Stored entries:
+--
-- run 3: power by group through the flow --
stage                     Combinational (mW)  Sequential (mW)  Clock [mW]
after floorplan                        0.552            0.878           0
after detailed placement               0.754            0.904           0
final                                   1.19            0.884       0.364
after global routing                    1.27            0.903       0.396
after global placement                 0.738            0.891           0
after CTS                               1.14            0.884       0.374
+--
* [What is expected] Copy each line above containing the string "placement".

* [Solution]
after detailed placement               0.754            0.904           0
after global placement                 0.738            0.891           0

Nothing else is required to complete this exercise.